Copy the lines below verbatim, but only from the line containing "(busy & ~found));" through the end of the data.

→ **Provided data**:

*** Block opens ***

Source: an optimization exercise on an open RTL-to-GDS flow (aim: small area, a short achievable clock period and few clock cycles per item). Production flows keep margins and buffers that such runs may drop. RTL that was checked went through simulation tests only; none was proved equivalent to the original. No activity file was given, so power comes from the tool's default toggle rates.

Setup of job 1371:
==> module prime_finder, before the edit <==
module prime_finder(
	input              clk,
	input              rst,
	input              start,
	input      [15:0]  n,
	output             done,
	output             is_prime,
	output     [15:0]  prime
);
wire       h3 = n[15];
wire [3:0] h2 = n[14:11];
wire [3:0] h1 = n[10:7];
wire [3:0] h0 = n[6:3];
wire [4:0] t01 = {1'b0, h0} + {1'b0, h1};
wire [4:0] t23 = {1'b0, h2} + {4'd0, h3};
wire [5:0] tt = {1'b0, t01} + {1'b0, t23};
wire [1:0] tu;     
wire [3:0] mh;     
tab_t15 t_t15(.a(tt), .d({tu, mh}));
wire [4:0] b21 = {1'b0, h2} + {1'b0, h1} + {4'd0, h3};
wire [9:0] nb = {1'b0, h3, 3'd0, h3, 4'd0} + {2'd0, h2, 4'd0} + {5'd0, b21};    
wire [9:0] nb1 = nb + 10'd1;
wire [9:0] nb2 = nb + 10'd2;
wire [9:0] nb3 = nb + 10'd3;
wire [9:0] a_c = tu[1] ? (tu[0] ? nb3 : nb2) : (tu[0] ? nb1 : nb);     
wire [4:0] p_c;    
wire       rc_c;   
tab_pos t_pos(.a({mh, n[2:0]}), .d({rc_c, p_c}));
wire       n_small = (n < 16'd6);
wire       n_wrap  = (n > 16'd65521);
wire [1:0] sp_c  = n_wrap ? 2'd1 : !n_small ? 2'd0 : (n <= 16'd2) ? 2'd1 : (n == 16'd3) ? 2'd2 : 2'd3;
wire       spp_c = (n == 16'd2) | (n == 16'd3) | (n == 16'd5);
reg [9:0]  A;
reg [4:0]  p;
reg        rc;
reg [1:0]  sp;
reg        spp;
reg        busy;
reg        done_q, isp_q;
reg [6:0]  c_q;      
wire [31:0] v;
prime_rom rom(.a(A), .d(v));
wire [31:0] vm = v & ({32{1'b1}} << p);    
wire [15:0] e1a; wire [15:0] e1i;
wire [7:0]  e2a; wire [15:0] e2i;
wire [3:0]  e3a; wire [11:0] e3i;
wire [1:0]  e4a; wire [7:0]  e4i;
genvar g;
generate
	for (g = 0; g < 16; g = g + 1) begin : l1
		assign e1a[g] = vm[2*g] | vm[2*g+1];
		assign e1i[g] = ~vm[2*g];
	end
	for (g = 0; g < 8; g = g + 1) begin : l2
		assign e2a[g] = e1a[2*g] | e1a[2*g+1];
		assign e2i[2*g+1:2*g] = e1a[2*g] ? {1'b0, e1i[2*g]} : {1'b1, e1i[2*g+1]};
	end
	for (g = 0; g < 4; g = g + 1) begin : l3
		assign e3a[g] = e2a[2*g] | e2a[2*g+1];
		assign e3i[3*g+2:3*g] = e2a[2*g] ? {1'b0, e2i[4*g+1:4*g]} : {1'b1, e2i[4*g+3:4*g+2]};
	end
	for (g = 0; g < 2; g = g + 1) begin : l4
		assign e4a[g] = e3a[2*g] | e3a[2*g+1];
		assign e4i[4*g+3:4*g] = e3a[2*g] ? {1'b0, e3i[6*g+2:6*g]} : {1'b1, e3i[6*g+5:6*g+3]};
	end
endgenerate
wire       fany = e4a[0] | e4a[1];
wire [4:0] fk = e4a[0] ? {1'b0, e4i[3:0]} : {1'b1, e4i[7:4]};
wire       found = fany | (sp != 2'd0);
wire [6:0] c;                                
tab_off t_off(.a(fk), .d(c));
wire        isp_c = (sp == 2'd0) ? (rc & fany & (fk == p)) : spp;
wire [13:0] phi = {A, c_q[6:3]} - {4'd0, A};    
wire [15:0] prime_o = (sp == 2'd0) ? {phi[12:0], c_q[2:0]} : (sp == 2'd1) ? 16'd2 : (sp == 2'd2) ? 16'd3 : 16'd5;
always @(posedge clk) begin
	if (start) begin
		A   <= a_c;
		p   <= p_c;
		rc  <= rc_c;
		sp  <= sp_c;
		spp <= spp_c;
	end else if (busy & ~found) begin    
		A   <= A + 10'd1;
		p   <= 5'd0;
		rc  <= 1'b0;
	end
	busy    <= ~rst & (start | (busy & ~found));
	done_q  <= ~rst & ~start & (done_q | (busy & found));
	c_q     <= c;
	isp_q   <= isp_c;
end
assign done = done_q;
assign is_prime = isp_q;
assign prime = prime_o;
endmodule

*** Block closes ***

→ **Response**:
	busy    <= ~rst & (start | (busy & ~found));
	done_q  <= ~rst & ~start & (done_q | (busy & found));
	c_q     <= c;
	isp_q   <= isp_c;
end
assign done = done_q;
assign is_prime = isp_q;
assign prime = prime_o;
endmodule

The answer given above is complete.